SfN’s Trainee Professional Development Awards Grant Unique Opportunity to Young Researchers
WASHINGTON, DC — The Society for Neuroscience (SfN) awarded a record number of Trainee Professional Development Awards this year thanks to increased funding from SfN Council and other generous donors, allowing more than 200 deserving young scientists to present their research and collaborate with leading neuroscientists from around the world at Neuroscience 2017.
Earlier this year, SfN Council committed $100,000 in support of Trainee Professional Development Awards. “Council is making a strong statement during these challenging economic and political times,” SfN President Eric Nestler said. “By increasing the amount of financial assistance to this spectacular awards program, we are actively providing outstanding trainees with opportunities to gain recognition for their achievements, to present their abstracts — for many of them, for the first time on a world stage — and to make meaningful connections at Neuroscience 2017.”
The awards are also supported by individual donors, private foundations, and partnerships with corporate donors. SfN has maintained partnerships with Burroughs Wellcome Fund, Lilly USA, the Novartis Institutes of BioMedical Research, and Pfizer. New donors this year include AbbVie, Inscopix, Genentech, and Sanofi.

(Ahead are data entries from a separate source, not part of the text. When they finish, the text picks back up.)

===== src/hw/tcc_pkg.sv =====
package tcc_pkg;
  // ****************************************
  // Register offsets (byte addresses)
  // ****************************************
  localparam logic [7:0] OFF_CCR = 8'h00;
  localparam logic [7:0] OFF_CMR = 8'h04;
  localparam logic [7:0] OFF_CV = 8'h10;
  localparam logic [7:0] OFF_RA = 8'h14;
  localparam logic [7:0] OFF_RB = 8'h18;
  localparam logic [7:0] OFF_RC = 8'h1C;
  localparam logic [7:0] OFF_SR = 8'h20;
  localparam logic [7:0] OFF_IER = 8'h24;
  localparam logic [7:0] OFF_IDR = 8'h28;
  localparam logic [7:0] OFF_IMR = 8'h2C;
  localparam logic [7:0] OFF_BCR = 8'hC0;
  localparam logic [7:0] OFF_BMR = 8'hC4;
  // ****************************************
  // Reset values and counter maximum
  // ****************************************
  localparam logic [31:0] RST_CMR = 32'h00000000;
  localparam logic [15:0] RST_WORD = 16'h0000;
  localparam logic [5:0] RST_FLAGS = 6'h00;
  localparam logic [2:0] RST_BMR = 3'h0;
  localparam logic [15:0] CNT_MAX = 16'hFFFF;
  // ****************************************
  // Command bits (channel and block)
  // ****************************************
  localparam int CCR_EN = 0;
  localparam int CCR_DIS = 1;
  localparam int CCR_SOFT_TRIGGER_CMD = 2;
  localparam int BCR_SYNC = 0;
  // ****************************************
  // Mode setting fields
  // ****************************************
  localparam int CMR_CLKS = 0;
  localparam int CMR_INV = 3;
  localparam int CMR_BURST = 4;
  localparam int CMR_STOP = 6;
  localparam int CMR_DIS = 7;
  localparam int CMR_EDG = 8;
  localparam int CMR_EVSEL = 10;
  localparam int CMR_EXT_EVENT_TRIGGER_ENABLE = 12;
  localparam int CMR_COMPARE_C_TRIGGER_ENABLE = 14;
  localparam int CMR_WAVE = 15;
  localparam int CMR_LDA = 16;
  localparam int CMR_LDB = 18;
  localparam logic [31:0] CMR_MASK = 32'h000FDFFF;
  // ****************************************
  // Status bits
  // ****************************************
  localparam int SR_OVF = 0;
  localparam int SR_LOVR = 1;
  localparam int SR_CPC = 2;
  localparam int SR_LDA = 3;
  localparam int SR_LDB = 4;
  localparam int SR_ETRG = 5;
  localparam int SR_COUNTING_ENABLED_FLAG = 16;
  localparam int SR_LINEA = 17;
  localparam int SR_LINEB = 18;
  // ****************************************
  // Internal clock prescaler taps and edge select codes
  // ****************************************
  localparam int PRE_W = 10;
  localparam int TAP1 = 0;
  localparam int TAP2 = 2;
  localparam int TAP3 = 4;
  localparam int TAP4 = 6;
  localparam int TAP5 = 9;
  localparam logic [1:0] EDGE_NONE = 2'd0;
  localparam logic [1:0] EDGE_RISE = 2'd1;
  localparam logic [1:0] EDGE_FALL = 2'd2;
endpackage : tcc_pkg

In addition, a memorial fund for Trainee Professional Development Awards was established in honor of the late Nancy Rutledge Zahniser, a University of Colorado pharmacologist and neuroscientist respected for her research on addiction and dopamine who passed away in 2016 from neurogliobastoma. A longtime SfN member, Zahniser was highly regarded for her ongoing commitment to mentoring students, postdoctoral fellows, and young faculty, and her legacy will be commemorated by the Nancy Rutledge Zahniser Trainee Professional Development Awards, which will fund up to five trainees each year.
Trainee Professional Development Awards are presented to deserving undergraduate and graduate students and postdoctoral fellows who demonstrate scientific merit and excellence in their research. These awards provide an opportunity to those in the early stages of their career to present a scientific abstract at a poster session, to meet peers and network with senior scientists, and to participate in learning opportunities at SfN’s annual meeting. Throughout its programs, SfN seeks to promote gender equality and to increase diversity, in all of its forms. Trainees from all around the globe are eligible and are encouraged to apply for the awards.
The increase in available funding this year generated a record number of applications. The more than 200 winners of this year’s awards will receive complimentary registration to attend Neuroscience 2017, along with a $1,000 stipend for awardees based at an institution in North America and $2,000 for those from international institutions. The recipients represent 119 institutions in 11 countries, with 30 recipients hailing from international institutions. Moreover, recipients are at all levels of training: 53 are post-doctoral fellows, 128 are graduate students, and 22 are undergraduate students. Of all of the recipients, 122 are women.
The Society for Neuroscience (SfN) is an organization of nearly 37,000 basic scientists and clinicians who study the brain and nervous system.